Required work -
Using the records below, transcribe word for word the stretch from the line that contains "localparam int FLD_BYTES" through the line that contains "localparam logic [31:0] PIN_CFG_RST", both end lines included, and nothing else.

Collected data:
--- --- ---

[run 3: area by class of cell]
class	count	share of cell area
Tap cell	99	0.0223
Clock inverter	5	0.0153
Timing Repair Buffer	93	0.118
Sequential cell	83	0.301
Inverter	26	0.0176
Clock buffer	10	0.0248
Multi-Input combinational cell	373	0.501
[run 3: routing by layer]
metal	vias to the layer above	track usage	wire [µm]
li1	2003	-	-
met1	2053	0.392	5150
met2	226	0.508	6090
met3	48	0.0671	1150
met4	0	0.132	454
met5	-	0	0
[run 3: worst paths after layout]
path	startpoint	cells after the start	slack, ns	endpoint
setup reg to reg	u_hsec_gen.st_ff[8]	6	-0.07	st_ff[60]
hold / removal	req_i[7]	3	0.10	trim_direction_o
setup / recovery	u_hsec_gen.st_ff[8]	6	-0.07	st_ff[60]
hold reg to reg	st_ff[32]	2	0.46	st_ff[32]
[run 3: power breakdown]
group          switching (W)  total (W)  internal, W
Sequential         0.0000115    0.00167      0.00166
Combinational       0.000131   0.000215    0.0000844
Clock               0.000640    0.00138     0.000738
$ cat src/inc/mbr_pkg.sv
// Shared constants, field table and carrier types of the multi-byte register front end.
package mbr_pkg;

    ////////////////////////////////////////////////////////////////////////////////
    // Access widths.
    localparam int ADDR_W = 16;
    localparam int DATA_W = 8;
    localparam int FIELD_MAX_BYTES = 4;

    ////////////////////////////////////////////////////////////////////////////////
    // Field map: byte base addresses of every field.
    localparam logic [15:0] DCO_WORD_BASE = 16'h0010;
    localparam logic [15:0] LOCK_THR_BASE = 16'h0020;
    localparam logic [15:0] PIN_CFG_BASE = 16'h0030;
    localparam logic [15:0] REFIN_CFG_BASE = 16'h0031;
    localparam logic [15:0] OUTDIV_BASE = 16'h0040;
    localparam logic [15:0] OUTDIV_STRIDE = 16'h0008;
    localparam int OUTDIV_INST = 4;

    // Field indices inside the bank.
    localparam int FLD_DCO = 0;
    localparam int FLD_LOCK = 1;
    localparam int FLD_PIN = 2;
    localparam int FLD_REFIN = 3;
    localparam int FLD_OUTDIV0 = 4;
    localparam int FLD_NUM = FLD_OUTDIV0 + OUTDIV_INST;

    // Width in bytes, atomic flag and value after reset of each field.
    localparam int FLD_BYTES [FLD_NUM] = '{4, 2, 1, 1, 2, 2, 2, 2};
    localparam bit FLD_ATOMIC [FLD_NUM] = '{1'b1, 1'b0, 1'b0, 1'b0, 1'b1, 1'b1, 1'b1, 1'b1};
    localparam logic [31:0] PIN_CFG_RST = 32'h0000000c;
    localparam logic [31:0] REFIN_CFG_RST = 32'h00000001;
    localparam logic [31:0] FLD_RESET [FLD_NUM] = '{32'h00000000, 32'h00000000, PIN_CFG_RST,
        REFIN_CFG_RST, 32'h00000001, 32'h00000001, 32'h00000001, 32'h00000001};

    ////////////////////////////////////////////////////////////////////////////////
    // Bit positions inside the pin and reference-input configuration bytes.
    localparam int PIN_OE_SEL_LSB = 0;
    localparam int PIN_POL_BIT = 2;
    localparam int PIN_PU_BIT = 3;
    localparam int PIN_PD_BIT = 4;
    localparam int REFIN_EN_BIT = 0;
    localparam int REFIN_DCB_BIT = 1;
    localparam int REFIN_SEB_BIT = 2;
    localparam logic [1:0] OE_SEL_PIN = 2'h0;

    ////////////////////////////////////////////////////////////////////////////////
    // Carrier types.
    typedef struct packed {
        logic valid;
        logic [15:0] addr;
        logic [7:0] data;
    } mbr_wr_s;

    typedef struct packed {
        logic [1:0] oe_sel;
        logic oe_pol;
        logic pu;
        logic pd;
    } mbr_pin_cfg_s;

    typedef struct packed {
        logic [31:0] dco_word;
        logic [15:0] lock_thresh;
        logic [3:0][15:0] outdiv;
    } mbr_fields_s;

endpackage

$ cat src/core/mbr_field_reg.sv
// One multi-byte register field with lane select and optional atomic staging.
`timescale 1ns/1ps

module mbr_field_reg #(
    parameter logic [15:0] BASE = 16'h0000,
    parameter int NBYTES = 2,
    parameter bit ATOMIC = 1'b0,
    parameter logic [31:0] RESET_VAL = 32'h00000000
) (
    input wire logic clk,
    input wire logic reset_n,
    input mbr_pkg::mbr_wr_s wr,
    output logic hit,
    output logic apply,
    output logic [31:0] value_q
);

    logic [15:0] offset;
    logic [1:0] lane;
    logic msb_write;
    logic [31:0] stage_q;
    logic [31:0] value_d;

    if (NBYTES < 1 || NBYTES > mbr_pkg::FIELD_MAX_BYTES)
    begin : g_bad_width
        $error("mbr_field_reg: NBYTES must be 1 to 4");
    end

    ////////////////////////////////////////////////////////////////////////////////
    // Byte lane is the distance from the field base; byte 0 is the least significant.
    assign offset = wr.addr - BASE;
    assign hit = wr.valid && (wr.addr >= BASE) && (offset < 16'(NBYTES));
    assign lane = offset[1:0];
    assign msb_write = hit && (lane == 2'(NBYTES - 1));
    // An atomic field only moves on its top byte; a plain one moves on every byte.
    assign apply = ATOMIC ? msb_write : hit;

    ////////////////////////////////////////////////////////////////////////////////
    // Lower bytes of an atomic field wait here; reset value keeps a lone top-byte write sane.
    always_ff @(posedge clk)
    begin
        if (!reset_n)
        begin
            stage_q <= RESET_VAL;
        end
        else if (ATOMIC && hit && !msb_write)
        begin
            stage_q[lane * 8 +: 8] <= wr.data;
        end
    end

    ////////////////////////////////////////////////////////////////////////////////
    // Next applied value, bit 0 of each byte at its lowest index.
    always_comb
    begin
        value_d = value_q;
        for (int b = 0; b < mbr_pkg::FIELD_MAX_BYTES; b++)
        begin
            if (b < NBYTES)
            begin
                if (!ATOMIC)
                begin
                    if (hit && lane == 2'(b))
                    begin
                        value_d[b * 8 +: 8] = wr.data;
                    end
                end
                else if (msb_write)
                begin
                    // Whole field lands at once, top byte from the bus, the rest from staging.
                    value_d[b * 8 +: 8] = (b == NBYTES - 1) ? wr.data : stage_q[b * 8 +: 8];
                end
            end
        end
    end

    // Applied value seen by the internal logic.
    always_ff @(posedge clk)
    begin
        if (!reset_n)
        begin
            value_q <= RESET_VAL;
        end
        else
        begin
            value_q <= value_d;
        end
    end

endmodule

$ cat src/core/mbr_pin_ctrl.sv
// Shared enable / chip-select pin: synchroniser, mode decode, output enable and pad pulls.
`timescale 1ns/1ps

module mbr_pin_ctrl (
    input wire logic clk,
    input wire logic reset_n,
    input wire logic shared_pin,
    input wire logic spi_mode_pin,
    input mbr_pkg::mbr_pin_cfg_s cfg,
    output logic spi_mode_q,
    output logic selected_q,
    output logic outputs_enable_q,
    output logic pullup_q,
    output logic pulldown_q
);

    logic pin_meta_q;
    logic pin_sync_q;
    logic mode_meta_q;

    ////////////////////////////////////////////////////////////////////////////////
    // Both pins are asynchronous; the first stage feeds only the second.
    always_ff @(posedge clk)
    begin
        if (!reset_n)
        begin
            pin_meta_q <= 1'b1;
            pin_sync_q <= 1'b1;
            mode_meta_q <= 1'b0;
            spi_mode_q <= 1'b0;
        end
        else
        begin
            pin_meta_q <= shared_pin;
            pin_sync_q <= pin_meta_q;
            mode_meta_q <= spi_mode_pin;
            spi_mode_q <= mode_meta_q;
        end
    end

    ////////////////////////////////////////////////////////////////////////////////
    // Chip select is active low and only means something in serial-peripheral mode.
    always_ff @(posedge clk)
    begin
        if (!reset_n)
        begin
            selected_q <= 1'b0;
        end
        else
        begin
            selected_q <= spi_mode_q && !pin_sync_q;
        end
    end

    // In two-wire mode the pin gates all clock outputs when the source select is zero.
    // Any other source select, or the chip-select role, leaves the outputs enabled here.
    always_ff @(posedge clk)
    begin
        if (!reset_n)
        begin
            outputs_enable_q <= 1'b1;
        end
        else if (!spi_mode_q && cfg.oe_sel == mbr_pkg::OE_SEL_PIN)
        begin
            outputs_enable_q <= (pin_sync_q == cfg.oe_pol);
        end
        else
        begin
            outputs_enable_q <= 1'b1;
        end
    end

    // Pad pulls follow their own fields in two-wire mode; a select pin idles pulled high.
    always_ff @(posedge clk)
    begin
        if (!reset_n)
        begin
            pullup_q <= 1'b1;
            pulldown_q <= 1'b0;
        end
        else if (!spi_mode_q)
        begin
            pullup_q <= cfg.pu;
            pulldown_q <= cfg.pd;
        end
        else
        begin
            pullup_q <= 1'b1;
            pulldown_q <= 1'b0;
        end
    end

endmodule

$ cat src/core/mbr_field_bank.sv
// Register field bank behind the serial port: byte lanes, atomic fields, repeated blocks, pin and input controls.
`timescale 1ns/1ps

module mbr_field_bank (
    input wire logic clk,
    input wire logic reset_n,
    input wire logic spi_mode_pin,
    input wire logic shared_enable_select_pin,
    input wire logic wr_valid,
    input wire logic [15:0] wr_addr,
    input wire logic [7:0] wr_data,
    input wire logic [15:0] rd_addr,
    output logic [7:0] rd_data_q,
    output logic rd_mapped_q,
    output logic wr_miss_q,
    output logic [mbr_pkg::FLD_NUM-1:0] field_applied_q,
    output mbr_pkg::mbr_fields_s fields_q,
    output logic spi_mode_q,
    output logic device_selected_q,
    output logic clock_outputs_enable_q,
    output logic enable_pin_pullup_on_q,
    output logic enable_pin_pulldown_on_q,
    output logic ref_buffer_enable_q,
    output logic differential_ac_bias_on_q,
    output logic single_ended_bias_on_q
);

    ////////////////////////////////////////////////////////////////////////////////
    // Elaboration checks: the field carrier is built for four divider instances.
    if (mbr_pkg::OUTDIV_INST != 4)
    begin : g_bad_inst
        $error("mbr_field_bank: carrier holds exactly four divider instances");
    end

    ////////////////////////////////////////////////////////////////////////////////
    // Field base address by index; divider instances are spaced by the block stride.
    function automatic logic [15:0] fld_base(input int idx);
        logic [15:0] base;
        case (idx)
            mbr_pkg::FLD_DCO: base = mbr_pkg::DCO_WORD_BASE;
            mbr_pkg::FLD_LOCK: base = mbr_pkg::LOCK_THR_BASE;
            mbr_pkg::FLD_PIN: base = mbr_pkg::PIN_CFG_BASE;
            mbr_pkg::FLD_REFIN: base = mbr_pkg::REFIN_CFG_BASE;
            default: base = mbr_pkg::OUTDIV_BASE + 16'(idx - mbr_pkg::FLD_OUTDIV0) * mbr_pkg::OUTDIV_STRIDE;
        endcase
        return base;
    endfunction

    mbr_pkg::mbr_wr_s wr_gated;
    mbr_pkg::mbr_pin_cfg_s pin_cfg;
    logic [31:0] fld_val [mbr_pkg::FLD_NUM];
    logic [mbr_pkg::FLD_NUM-1:0] fld_hit;
    logic [mbr_pkg::FLD_NUM-1:0] fld_apply;
    logic [7:0] rd_data_d;
    logic rd_mapped_d;
    logic [15:0] rd_off;

    ////////////////////////////////////////////////////////////////////////////////
    // Write qualification: in serial-peripheral mode the select must already be seen low.
    // The select passes a synchroniser, so the serial engine must hold it a few cycles ahead.
    always_comb
    begin
        wr_gated.valid = wr_valid && (!spi_mode_q || device_selected_q);
        wr_gated.addr = wr_addr;
        wr_gated.data = wr_data;
    end

    ////////////////////////////////////////////////////////////////////////////////
    // One field register per entry of the table.
    for (genvar i = 0; i < mbr_pkg::FLD_NUM; i++)
    begin : g_field
        mbr_field_reg #(
            .BASE(fld_base(i)),
            .NBYTES(mbr_pkg::FLD_BYTES[i]),
            .ATOMIC(mbr_pkg::FLD_ATOMIC[i]),
            .RESET_VAL(mbr_pkg::FLD_RESET[i])
        ) u_field (
            .clk(clk),
            .reset_n(reset_n),
            .wr(wr_gated),
            .hit(fld_hit[i]),
            .apply(fld_apply[i]),
            .value_q(fld_val[i])
        );
    end

    ////////////////////////////////////////////////////////////////////////////////
    // Applied fields as seen by the internal configuration logic.
    assign fields_q.dco_word = fld_val[mbr_pkg::FLD_DCO];
    assign fields_q.lock_thresh = fld_val[mbr_pkg::FLD_LOCK][15:0];
    for (genvar k = 0; k < mbr_pkg::OUTDIV_INST; k++)
    begin : g_outdiv
        assign fields_q.outdiv[k] = fld_val[mbr_pkg::FLD_OUTDIV0 + k][15:0];
    end

    // Pin configuration fields unpacked from their byte.
    assign pin_cfg.oe_sel = fld_val[mbr_pkg::FLD_PIN][mbr_pkg::PIN_OE_SEL_LSB +: 2];
    assign pin_cfg.oe_pol = fld_val[mbr_pkg::FLD_PIN][mbr_pkg::PIN_POL_BIT];
    assign pin_cfg.pu = fld_val[mbr_pkg::FLD_PIN][mbr_pkg::PIN_PU_BIT];
    assign pin_cfg.pd = fld_val[mbr_pkg::FLD_PIN][mbr_pkg::PIN_PD_BIT];

    ////////////////////////////////////////////////////////////////////////////////
    // Shared pin handling.
    mbr_pin_ctrl u_pin (
        .clk(clk),
        .reset_n(reset_n),
        .shared_pin(shared_enable_select_pin),
        .spi_mode_pin(spi_mode_pin),
        .cfg(pin_cfg),
        .spi_mode_q(spi_mode_q),
        .selected_q(device_selected_q),
        .outputs_enable_q(clock_outputs_enable_q),
        .pullup_q(enable_pin_pullup_on_q),
        .pulldown_q(enable_pin_pulldown_on_q)
    );

    ////////////////////////////////////////////////////////////////////////////////
    // Reference input buffer; biasing is dropped while the buffer is off to save power.
    always_ff @(posedge clk)
    begin
        if (!reset_n)
        begin
            ref_buffer_enable_q <= mbr_pkg::REFIN_CFG_RST[mbr_pkg::REFIN_EN_BIT];
            differential_ac_bias_on_q <= mbr_pkg::REFIN_CFG_RST[mbr_pkg::REFIN_DCB_BIT];
            single_ended_bias_on_q <= mbr_pkg::REFIN_CFG_RST[mbr_pkg::REFIN_SEB_BIT];
        end
        else
        begin
            ref_buffer_enable_q <= fld_val[mbr_pkg::FLD_REFIN][mbr_pkg::REFIN_EN_BIT];
            differential_ac_bias_on_q <= fld_val[mbr_pkg::FLD_REFIN][mbr_pkg::REFIN_EN_BIT] &&
                fld_val[mbr_pkg::FLD_REFIN][mbr_pkg::REFIN_DCB_BIT];
            single_ended_bias_on_q <= fld_val[mbr_pkg::FLD_REFIN][mbr_pkg::REFIN_EN_BIT] &&
                fld_val[mbr_pkg::FLD_REFIN][mbr_pkg::REFIN_SEB_BIT];
        end
    end

    ////////////////////////////////////////////////////////////////////////////////
    // Apply strobes and unmapped-write flag, one cycle each, aligned with the new values.
    always_ff @(posedge clk)
    begin
        if (!reset_n)
        begin
            field_applied_q <= '0;
            wr_miss_q <= 1'b0;
        end
        else
        begin
            field_applied_q <= fld_apply;
            wr_miss_q <= wr_gated.valid && (fld_hit == '0);
        end
    end

    ////////////////////////////////////////////////////////////////////////////////
    // Read back of applied values; staged atomic bytes are not visible until applied.
    always_comb
    begin
        rd_data_d = 8'h00;
        rd_mapped_d = 1'b0;
        rd_off = 16'h0000;
        for (int i = 0; i < mbr_pkg::FLD_NUM; i++)
        begin
            rd_off = rd_addr - fld_base(i);
            if (rd_addr >= fld_base(i) && rd_off < 16'(mbr_pkg::FLD_BYTES[i]))
            begin
                rd_data_d = fld_val[i][rd_off[1:0] * 8 +: 8];
                rd_mapped_d = 1'b1;
            end
        end
    end

    // Read data register; unmapped addresses read zero.
    always_ff @(posedge clk)
    begin
        if (!reset_n)
        begin
            rd_data_q <= 8'h00;
            rd_mapped_q <= 1'b0;
        end
        else
        begin
            rd_data_q <= rd_data_d;
            rd_mapped_q <= rd_mapped_d;
        end
    end

endmodule

$ cat config.mk
export PLATFORM = sky130hd
export DESIGN_NAME = mbr_field_bank
export DESIGN_NICKNAME = d
export VERILOG_FILES = /design/src/inc/mbr_pkg.sv /design/src/core/mbr_field_reg.sv /design/src/core/mbr_pin_ctrl.sv /design/src/core/mbr_field_bank.sv
export SDC_FILE = /design/constraint.sdc
export NUM_CORES = 1
export LEC_CHECK = 0
export BUFFER_PORTS_ARGS = -buffer_cell sky130_fd_sc_hd__clkbuf_2
export CAP_MARGIN = 20
export CORE_MARGIN = 1.5
export CORE_UTILIZATION = 35
export CTS_CLUSTER_SIZE = 25
export DETAILED_ROUTE_END_ITERATION = 16
export PLACE_DENSITY = 0.57
export SLEW_MARGIN = 25
export SYNTH_ARGS = -nofsm -noshare
export SYNTH_HDL_FRONTEND = slang
export SYNTH_SLANG_ARGS = --single-unit
$ cat constraint.sdc
create_clock -name clk -period 10.2 [get_ports clk]
set_input_delay 2.04 -clock clk [delete_from_list [all_inputs] [get_ports clk]]
set_output_delay 2.04 -clock clk [all_outputs]
set_load 0.05 [all_outputs]
==> metrics.md <==
| Metric | Value |
|---|---|
| RSZ-0062 raised after global routing | `false` |
| Clock-pin slew on the worst setup and hold paths | `0.06 ns` |
| Fmax | `205 MHz` |
| Critical hold path startpoint | `u_pin.pin_meta_q` |
| H-tree Lvls | `1` |
| CTS resizes | `0` |
| Final worst-path cycle share | `0.478` |
| Drt drc | `0` |
| Final setup viols | `0` |
| Worst R2R Setup Slack | `7.09 ns` |
| Routed Antenna Nets | `0` |
| First-pass GRT wire length | `58500 um` |
| Worst EP arrival | `5.25 ns` |
| Initial antenna violation count | `0` |
| MaxCap Viol Count | `0` |
| Worst setup path class | `in -> reg` |
| Hold Crit Class | `reg -> reg` |
| Slew Limit Fails | `0` |
| Asr flop ratio synth | `0` |
| Hold Vio Cnt, Final | `0` |
| Post-Synth Simple-Gate Area | `0.204` |
| Worst-Skew Late Latency | `0.52 ns` |
| Vias in the first global route | `9236` |
| Root Buffer | `clkbuf_16` |
| CTS tree | `built` |
| Top post-synthesis cells by area | `dfxtp_1 36%, mux2i_1 13%, buf_4 7.2%` |
| I/O Buffers | `182` |
| Yosys reg bits | `213` |
| Post-synthesis compound-gate area fraction | `0.102` |
| Drt first pass iters | `7` |
| Max Clock Skew | `0.0114 ns` |
| Largest area contributor in the synthesized netlist | `dfxtp_1` |
| Core ar. | `33500 um2` |
| Largest net degree at the start of global routing | `93` |
| Status | `complete, no violations` |
| Hold path endpoint | `u_pin.pin_sync_q` |
| Worst-Margin Slew | `1.10 ns` |
| Post-synth top area share | `0.358` |
| Post-synthesis adder-cell area fraction | `0.0252` |
| Worst reg-to-reg path cell count | `7` |
| # clock sinks | `213` |
| Reg-to-reg critical path startpoint | `u_pin.spi_mode_q` |
| Design Power | `0.00186 W` |
| Layout cells sized above 1 | `0.213` |
| GR Util All Layers | `0.213` |
| Post-DP HPWL | `27400 um` |
| GR Overflow Total | `0` |
| Io pins | `183` |
| Post-synthesis sequential area ratio | `0.358` |
| Post-Place Cells | `1764` |
| Ratio of total power to cell area | `143 nW/um2` |
| Initial cell density of the core | `0.356` |
| Top_reg_cell synth | `dfxtp_1` |
| Die W | `188 um` |
| Syn Std Cell Area | `11900 um2` |
| Die height | `188 um` |
| WHS Path Cells | `1` |
| Synthesized instance count | `1339` |
| Postcts setup bufs | `0` |
| Vias | `9941` |
| Final Non-Filler Cells | `1808` |
| Setup crit end kind | `register` |
| Total CTS buffers | `24` |
| Vias/cell | `5.50` |
| Min setup slack post-route | `5.33 ns` |
| Nets | `1411` |
| Initial drt markers | `862` |
| EDFF count, synth | `0` |
| Pre-CTS WS | `4.58 ns` |
| Num rows | `67` |
| RePlAce Congestion | `0.916` |
| Distinct cells, synth | `82` |
| Synthesized Nets | `1408` |
| XOR/XNOR Fraction of Synth Area | `0.0191` |
| Crit Path Max Fanout | `22` |
| # hold bufs at CTS | `0` |
| Final WL | `38900 um` |
| Worst VDD drop | `0.137 mV` |
| Worst-case clock buffer depth | `3` |
| Mux cell area share after synthesis | `0.173` |
| Synth Area per Inst | `8.91 um2` |
| TNS Setup | `0 ns` |
| Wire per inst | `21.5 um` |
| Ant diodes | `0` |
| Area Growth Syn to Fin | `9.15%` |
| Yosys warnings | `0` |
| Main combinational cell family by area after synthesis | `simple AND/OR/NAND/NOR gates` |
| Post-layout util | `0.388` |
| Worst endpoint required time | `10.57 ns` |
| Leakage | `5.54 nW` |
| RR Endpoint | `g_field[0].u_field.stage_q[2]` |
| Fin crit period | `4.87 ns` |
| Die ar. | `35200 um2` |
| Worst Setup Start Kind | `primary input` |
| Relative slew slack | `0.264` |
flip-flops by register name, indices dropped and copies added (netlist names):
signal,count
g_field.u_field.value_q,128
u_pin.mode_meta_q,1
rd_mapped_q,1
wr_miss_q,1
u_pin.pin_meta_q,1
u_pin.spi_mode_q,1
g_field.u_field.stage_q,56
field_applied_q,8
ref_buffer_enable_q,1
u_pin.outputs_enable_q,1
single_ended_bias_on_q,1
u_pin.pullup_q,1
u_pin.selected_q,1
differential_ac_bias_on_q,1
u_pin.pulldown_q,1
rd_data_q,8
u_pin.pin_sync_q,1
how the worst max path moves through the flow:
stage	start	endpoint	slack, ns	cells after the start
2_1_floorplan	rd_addr[0]	rd_data_q[0]	5.40	11
3_3_place_gp	rd_addr[0]	rd_data_q[1]	4.60	11
3_5_place_dp	rd_addr[0]	rd_data_q[1]	4.58	11
4_1_cts	rd_addr[0]	rd_data_q[1]	5.09	11
5_1_grt	wr_addr[5]	g_field[6].u_field.value_q[1]	5.16	9
6_report	wr_addr[7]	g_field[4].u_field.value_q[8]	5.33	8
critical path, cell delays in order:
cell and delay [ns]:
clkbuf_2 0.31, or3_1 0.54, o41ai_2 0.30, o21ai_1 0.16
nor4_1 0.56, nand2_1 0.84, mux2i_1 0.42, nor2_1 0.07
stage by stage:
stage | hold WS, ns | instance area, um2
3_5_place_dp | 0.400 | 12200
5_1_grt | 0.424 | 13000
3_3_place_gp | 0.394 | 12100
4_1_cts | 0.419 | 13000
2_1_floorplan | 0.386 | 11900
6_report | 0.415 | 13000
layer usage:
layer | part of all wire | vias to the layer above | GRT usage
li1 | - | 4650 | -
met1 | 0.44 | 4870 | 0.286
met2 | 0.48 | 357 | 0.356
met3 | 0.069 | 64 | 0.0376
met4 | 0.020 | 0 | 0.0474
met5 | 0 | - | 0
kinds of logic (layout without fill, tap and decap cells):
kind of cell / count (synthesis) / count (layout)
compound gates: 173 / 173
xor+xnor: 26 / 26
fa+ha+maj: 24 / 24
buf+inv: 232 / 253
flops: 213 / 213
mux: 193 / 193
simple gates: 478 / 478
synth_stat cells, types with 11 or more instances:
cell and count:
nor2b_1 11, inv_1 17, and3_1 20, mux2i_1 160, and2_1 14, clkbuf_1 61, nand4_1 22, nor2_1 184
dfxtp_1 213, a21oi_1 39, o221ai_1 12, buf_2 15, o21ai_0 34, nand3_1 46, buf_4 115, xnor2_1 19
ha_1 24, nand2b_1 24, mux2_2 25, nor4_1 26, nand2_1 58, nor3_1 15
cell usage in the layout, fill, tap and decap left out, types with 20 or more instances in the layout:
cell type and count:
nand3_1 46, clkbuf_2 181, mux2_2 25, and3_1 20
o21ai_0 34, nor4_1 25, nand2b_1 24, nor2_1 184
a21oi_1 39, dfxtp_1 213, mux2i_1 160, nand2_1 58
clkbuf_16 25, nand4_1 22, ha_1 24
layout make-up:
| class | instances | area [um2] |
|---|---|---|
| clock buffer | 32 | 682 |
| timing repair buffer | 190 | 978 |
| clock inverter | 12 | 124 |
| inverter | 19 | 73.8 |
| sequential | 213 | 4260 |
| fill | 3461 | 20500 |
| multi-input combinational | 894 | 6330 |
| tap | 448 | 561 |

--- --- ---

Completed task -
    localparam int FLD_BYTES [FLD_NUM] = '{4, 2, 1, 1, 2, 2, 2, 2};
    localparam bit FLD_ATOMIC [FLD_NUM] = '{1'b1, 1'b0, 1'b0, 1'b0, 1'b1, 1'b1, 1'b1, 1'b1};
    localparam logic [31:0] PIN_CFG_RST = 32'h0000000c;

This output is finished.